A partire dal 2018 e con insistenza crescente dal 2020, il ciclismo mondiale si è messo in caccia di nuovi talenti precoci per contrastare l’ascesa di Evenepoel, Pogacar e Van der Poel. La pausa Covid, che ha determinato il tramonto degli atleti più forti che fino a quel momento avevano dominato, ha convinto che la ricerca del talento giovanissimo fosse l’unica soluzione.
La nascita dei devo team agganciati alle squadre WorldTour ha scavato un solco prima di tutto finanziario e poi tecnico rispetto alle squadre U23 italiane. Non bastava più allenare i ragazzi applicando le metodologie dei pro’, di colpo i più giovani hanno iniziato a vivere come i pro’, avendone i materiali e seguendo calendari di livello sempre più elevato.

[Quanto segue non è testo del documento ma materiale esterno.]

## main
==> flow/design.v (excerpt) <==
module lc4_core
   (input  wire        clk,
    input  wire        rst,
    output wire [15:0] o_cur_pc,
    input  wire [15:0] i_cur_insn,
    output wire [15:0] o_dmem_addr,
    input  wire [15:0] i_cur_dmem_data,
    output wire        o_dmem_we,
    output wire [15:0] o_dmem_towrite,
    output wire [1:0]  test_stall,
    output wire [15:0] test_cur_pc,
    output wire [15:0] test_cur_insn,
    output wire        test_regfile_we,
    output wire [2:0]  test_regfile_wsel,
    output wire [15:0] test_regfile_data,
    output wire        test_nzp_we,
    output wire [2:0]  test_nzp_new_bits,
    output wire        test_dmem_we,
    output wire [15:0] test_dmem_addr,
    output wire [15:0] test_dmem_data
    );
For scale: roughly 6400 cells after synthesis, about 170 I/O pins, about 43000 um2 of cells after synthesis.
clock: 69.8 ns
lec_check: 0
abc_area: 1
cap_margin: 20
cell_pad_in_sites_detail_placement: 1
core_margin: 2
core_utilization: 23
cts_cluster_size: 35
gpl_routability_driven: 0
hold_slack_margin: -0.06
setup_slack_margin: -2.0
slew_margin: 15
run.sh (not shown) runs the stock make flow with config.mk's settings and CLKGATE_MAP_FILE=.
Setup changes, main to the feature branch
Settings: CELL_PAD_IN_SITES_DETAIL_PLACEMENT: 1 -> unset; GPL_ROUTABILITY_DRIVEN: 0 -> unset; SLEW_MARGIN: 15 -> 20; CORE_UTILIZATION: 23 -> 65; HOLD_SLACK_MARGIN: -0.06 -> unset; TNS_END_PERCENT: unset -> 5; CTS_CLUSTER_SIZE: 35 -> unset; ABC_AREA: 1 -> unset; SETUP_SLACK_MARGIN: -2.0 -> unset; the clock period (ns, I/O delays scaled along): 69.8 -> 26.9.
Findings:
The feature branch did not make it past global routing (5_1_grt), where a tool error ended it. Taking main as the reference point, the multiplexer area fraction after synthesis of the feature branch rises by 3.1 points. Die footprint for the feature branch: about 60% down relative to main. [compare] base=main new=the feature branch: number of setup buffers added after CTS higher; area of the mapped netlist higher; area fraction in full adders, half adders and majority gates lower; overall die width lower. The feature branch against main: share of synthesized area occupied by flip-flops and latches lost 1.8 points.

* * *

Starting RTL as in the previous note.
clock: 21.7 ns
lec_check: 0
abc_area: 1
cap_margin: 20
core_margin: 2
core_utilization: 57
cts_cluster_size: 98
gpl_routability_driven: 1
gpl_timing_driven: 1
hold_slack_margin: 0.28
place_density: 0.47
setup_slack_margin: -0.98
slew_margin: 20
The baseline completed, yet does not pass: setup timing.
Edit:
Settings changed: ABC_AREA 1 to unset, CORE_UTILIZATION 57 to 58, CTS_CLUSTER_SIZE 98 to unset, GPL_ROUTABILITY_DRIVEN 1 to unset, GPL_TIMING_DRIVEN 1 to unset, HOLD_SLACK_MARGIN 0.28 to unset, PLACE_DENSITY 0.47 to unset, SETUP_SLACK_MARGIN -0.98 to unset.
Result: With this change the flow did not get past global routing with ODB-0269; synthesized cell count is lower by 2.2%; area after synthesis is higher by 8.0%; die area is higher by 6.1%.
Edit:
Settings changed: CORE_UTILIZATION 58 to 15.
Clock period 21.7 ns to 39.0 ns, I/O delays scaled along.
Now the flow passed the timing, design-rule and antenna checks.
Synthesized area stays the same.
Die area grows to 3.8 times its value.
Synthesized cell count does not change.
Edit:
Settings changed: CORE_UTILIZATION 15 to 40, GPL_TIMING_DRIVEN set to 0, TNS_END_PERCENT set to 20.
Clock period 39.0 ns to 40.0 ns, I/O delays scaled along.
=> Hold slack gains 0.021 ns. Setup slack loses 0.89 ns. Routed wire length went up by 10%. Design area went down by 3.4%. Via count went up by 4.7%.
Edit:
Settings changed: CORE_UTILIZATION 40 to 65, GPL_TIMING_DRIVEN 0 to unset, MAX_ROUTING_LAYER set to met4, TNS_END_PERCENT 20 to unset.
Clock period 40.0 ns to 26.9 ns, I/O delays scaled along.
Result: Now the flow did not get past global routing; synthesized area is unchanged; die size drops by 38%; synthesized cell count is unchanged.

* * *

Setup of red:
Starting RTL as in the previous note.
==> flow/config.mk <==
export PLATFORM = sky130hd
export DESIGN_NAME = lc4_core
export DESIGN_NICKNAME = lc4_core
export VERILOG_FILES = /design/flow/design.v
export SDC_FILE = /design/flow/constraint.sdc
export NUM_CORES = 4
export LEC_CHECK = 0
export ABC_AREA = 1
export CAP_MARGIN = 20
export CORE_MARGIN = 2
export CORE_UTILIZATION = 61
export CTS_CLUSTER_DIAMETER = 358
export CTS_CLUSTER_SIZE = 59
export GPL_ROUTABILITY_DRIVEN = 1
export GPL_TIMING_DRIVEN = 1
export PLACE_DENSITY = 0.54
export SETUP_SLACK_MARGIN = 5.0
export SLEW_MARGIN = 20
==> flow/constraint.sdc <==
create_clock -name core_clock -period 35.5 [get_ports {clk}]
set_input_delay 7.1000 -clock core_clock [delete_from_list [all_inputs] [get_ports {clk}]]
set_output_delay 7.1000 -clock core_clock [all_outputs]
set_load 0.01 [all_outputs]
FAIL red @ global routing: tool exited with error
Setup changes, red to green
Settings: ABC_AREA no longer set, was 1; PLACE_DENSITY no longer set, was 0.54; CTS_CLUSTER_SIZE no longer set, was 59; CTS_CLUSTER_DIAMETER no longer set, was 358; GPL_TIMING_DRIVEN no longer set, was 1; CORE_UTILIZATION now 58, was 61; GPL_ROUTABILITY_DRIVEN no longer set, was 1; the clock period (ns, I/O delays scaled along) now 31.8, was 35.5.
- Of the runs red and green, none of them finished clean.
- red: aborted in global routing (tool error)
- Number of instances in the synthesized netlist: green < red
- Diff red -> green: fraction of the mapped netlist area in simple logic gates increased 0.68 points, post-synthesis chip area from yosys increased 3400 um^2, synthesized area per cell increased 10%, number of placed instances with taps included increased about 12%.
- Compared with red, in green worst-case clock buffer depth has remained practically unchanged; synthesized area has increased.
- Relative to red, proportion of synthesized area in mux cells has gone up in green.
- For number of unique standard cell types used by synthesis, dividing the value from green by the value from red gives 1.5.
- Count of hold-fix buffers inserted at cts came out exactly the same in red and green.

* * *

Setup of run A:
lc4_core again, from the RTL that the note above started with.
==> flow/config.mk <==
export PLATFORM = sky130hd
export DESIGN_NAME = lc4_core
export DESIGN_NICKNAME = lc4_core
export VERILOG_FILES = /design/flow/design.v
export SDC_FILE = /design/flow/constraint.sdc
export NUM_CORES = 4
export LEC_CHECK = 0
export ABC_AREA = 1
export CAP_MARGIN = 20
export CELL_PAD_IN_SITES_DETAIL_PLACEMENT = 1
export CELL_PAD_IN_SITES_GLOBAL_PLACEMENT = 3
export CORE_MARGIN = 8
export CORE_UTILIZATION = 45
export CTS_CLUSTER_DIAMETER = 57
export GPL_ROUTABILITY_DRIVEN = 0
export GPL_TIMING_DRIVEN = 0
export MAX_ROUTING_LAYER = met4
export MIN_ROUTING_LAYER = met2
export SETUP_SLACK_MARGIN = 5.0
export SLEW_MARGIN = 20
export TNS_END_PERCENT = 90
==> flow/constraint.sdc <==
create_clock -name core_clock -period 57.2 [get_ports {clk}]
set_input_delay 11.4400 -clock core_clock [delete_from_list [all_inputs] [get_ports {clk}]]
set_output_delay 11.4400 -clock core_clock [all_outputs]
set_load 0.01 [all_outputs]
No final results exist for run A, since it was stopped by error GPL-0301 during 3_1_place_gp_skip_io.
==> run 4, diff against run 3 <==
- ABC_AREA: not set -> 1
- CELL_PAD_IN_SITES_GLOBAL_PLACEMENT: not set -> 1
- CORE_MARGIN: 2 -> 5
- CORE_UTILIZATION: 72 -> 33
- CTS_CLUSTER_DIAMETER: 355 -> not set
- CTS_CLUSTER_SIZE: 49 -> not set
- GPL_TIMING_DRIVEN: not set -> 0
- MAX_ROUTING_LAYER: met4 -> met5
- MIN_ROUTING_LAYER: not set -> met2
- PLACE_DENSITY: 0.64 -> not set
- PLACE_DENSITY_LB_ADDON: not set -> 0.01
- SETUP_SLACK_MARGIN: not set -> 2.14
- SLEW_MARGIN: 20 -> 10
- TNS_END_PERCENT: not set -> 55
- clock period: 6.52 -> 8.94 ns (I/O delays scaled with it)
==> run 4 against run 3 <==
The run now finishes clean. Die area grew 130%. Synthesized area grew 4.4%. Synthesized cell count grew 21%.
Design sd_card_top, start of the top module:
module sd_card_top
#(
	parameter  SPI_LOW_SPEED_DIV = 248,          
	parameter  SPI_HIGH_SPEED_DIV = 0            
)
(
	input            clk,
	input            rst,
	output           SD_nCS,                     
	output           SD_DCLK,                    
	output           SD_MOSI,                    
	input            SD_MISO,                    
	output           sd_init_done,               
	input            sd_sec_read,                
	input[31:0]      sd_sec_read_addr,           
	output[7:0]      sd_sec_read_data,           
	output           sd_sec_read_data_valid,     
	output           sd_sec_read_end,            
	input            sd_sec_write,               
	input[31:0]      sd_sec_write_addr,          
	input[7:0]       sd_sec_write_data,          
	output           sd_sec_write_data_req,      
	output           sd_sec_write_end            
);
Size: ~1000 cells after synthesis, about 200 flip-flops, about 93 I/O pins.
make LEC_CHECK=0 ABC_AREA=0 CAP_MARGIN=20 CELL_PAD_IN_SITES_GLOBAL_PLACEMENT=0 CORE_ASPECT_RATIO=1.35 CORE_MARGIN=2 CORE_UTILIZATION=69 CTS_CLUSTER_SIZE=14 SETUP_SLACK_MARGIN=-0.19 SLEW_MARGIN=30 TNS_END_PERCENT=95 finish   # period 2.34 ns
run.sh (not shown) runs the stock make flow with config.mk's settings and CLKGATE_MAP_FILE=.
The baseline finished but failed the layout checks on negative setup slack.
Next try:
CAP_MARGIN = 5   (was 20)
CORE_ASPECT_RATIO = 0.95   (was 1.35)
CORE_UTILIZATION = 72   (was 69)
CTS_CLUSTER_DIAMETER = 29   (was not set)
HOLD_SLACK_MARGIN = -0.09   (was not set)
SETUP_SLACK_MARGIN = not set   (was -0.19)
Effect: With this change the flow died in global routing (5_1_grt) (GRT-0232); die area decreases by 4.1%; area after synthesis does not change; synthesized cell count is unchanged.

========
== run 1 ==
Starting RTL as in the previous note.
Settings: LEC_CHECK=0, ABC_AREA=0, CAP_MARGIN=40, CELL_PAD_IN_SITES_GLOBAL_PLACEMENT=1, CORE_ASPECT_RATIO=1.35, CORE_MARGIN=2, CORE_UTILIZATION=39, CTS_CLUSTER_DIAMETER=40, CTS_CLUSTER_SIZE=16, GPL_TIMING_DRIVEN=0, HOLD_SLACK_MARGIN=0.11, MAX_ROUTING_LAYER=met4, PLACE_DENSITY_LB_ADDON=0.09, SETUP_SLACK_MARGIN=0.01, SLEW_MARGIN=0, TNS_END_PERCENT=25; clock period 4.31 ns.
Edits applied to the flow inputs when going from run 1 to run 2:
Settings: PLACE_DENSITY_LB_ADDON: 0.09 -> unset; TNS_END_PERCENT: 25 -> 95; CTS_CLUSTER_DIAMETER: 40 -> unset; CORE_UTILIZATION: 39 -> 61; MAX_ROUTING_LAYER: met4 -> unset; HOLD_SLACK_MARGIN: 0.11 -> unset; SETUP_SLACK_MARGIN: 0.01 -> -0.19; SLEW_MARGIN: 0 -> 30; GPL_TIMING_DRIVEN: 0 -> unset; CTS_CLUSTER_SIZE: 16 -> 14; CAP_MARGIN: 40 -> 20; the clock period (ns, I/O delays scaled along): 4.31 -> 1.99.
==> comparison <==
Summary of run 1 and run 2: one run falls short of a clean finish, namely run 2. Run 2 ran in full, but the layout does not pass; the checks complain about setup timing. Compared run 2 against run 1; sequential cell area within noise. Compared with run 1, run 2 shows a higher setup violation total in the final timing report. met2 routed wirelength for run 2 is lower than for run 1. Summary — maximum fanout count along the critical path, run 2 relative to run 1: lower, by 3.
#### Input delta (run 3 over run 2)
Settings: SLEW_MARGIN now 20, was 30; CORE_UTILIZATION now 40, was 61; ABC_AREA no longer set, was 0; CORE_ASPECT_RATIO no longer set, was 1.35; CTS_CLUSTER_SIZE no longer set, was 14; TNS_END_PERCENT no longer set, was 95; CELL_PAD_IN_SITES_GLOBAL_PLACEMENT no longer set, was 1; SETUP_SLACK_MARGIN no longer set, was -0.19; the clock period (ns, I/O delays scaled along) now 3.58, was 1.99.
==> results <==
Summary of run 3 and run 2: one run falls short of a clean finish, namely run 2. Although run 2 finished all stages, its layout failed final checks on setup timing. Of run 3 and run 2, it is run 3 that has the lower met2 demand-to-capacity share in global routing. Changes observed in run 3 relative to run 2: number of antenna-violating nets in the routed design comparable, tally of non-filler cells in the final layout now larger.
### design/flow/config.mk
export PLATFORM = sky130hd
export DESIGN_NAME = LASER
export DESIGN_NICKNAME = LASER
export VERILOG_FILES = /design/flow/design.v
export SDC_FILE = /design/flow/constraint.sdc
export NUM_CORES = 4
export LEC_CHECK = 0
export ABC_AREA = 1
export CAP_MARGIN = 20
export CORE_MARGIN = 2
export CORE_UTILIZATION = 62
export CTS_CLUSTER_SIZE = 98
export SLEW_MARGIN = 20
export TNS_END_PERCENT = 5
### design/flow/constraint.sdc
create_clock -name core_clock -period 4.7 [get_ports {CLK}]
set_input_delay 0.9400 -clock core_clock [delete_from_list [all_inputs] [get_ports {CLK}]]
set_output_delay 0.9400 -clock core_clock [all_outputs]
set_load 0.01 [all_outputs]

Venerdì prossimo il Gruppo Sportivo Gottardo Giochi Caneva in collaborazione con il Comune di Caneva organizzerà un dibattito dal titolo: Ciclismo italiano: esiste un piano B? Seminare oggi per raccogliere domani.
Interverranno:
Diego Bragato, responsabile Settore Performance FCI e CT della nazionale femminile pista;
Paolo Artuso, preparatore atletico team World Tour;
Gian Pietro Forcolin, team manager Solme Olmo, team UCI continental;
Manuella Crini, psicologa;
Sacha Modolo, ex ciclista professionista, procuratore sportivo.
Modera Enzo Vicennati, direttore responsabile di Bici.Pro.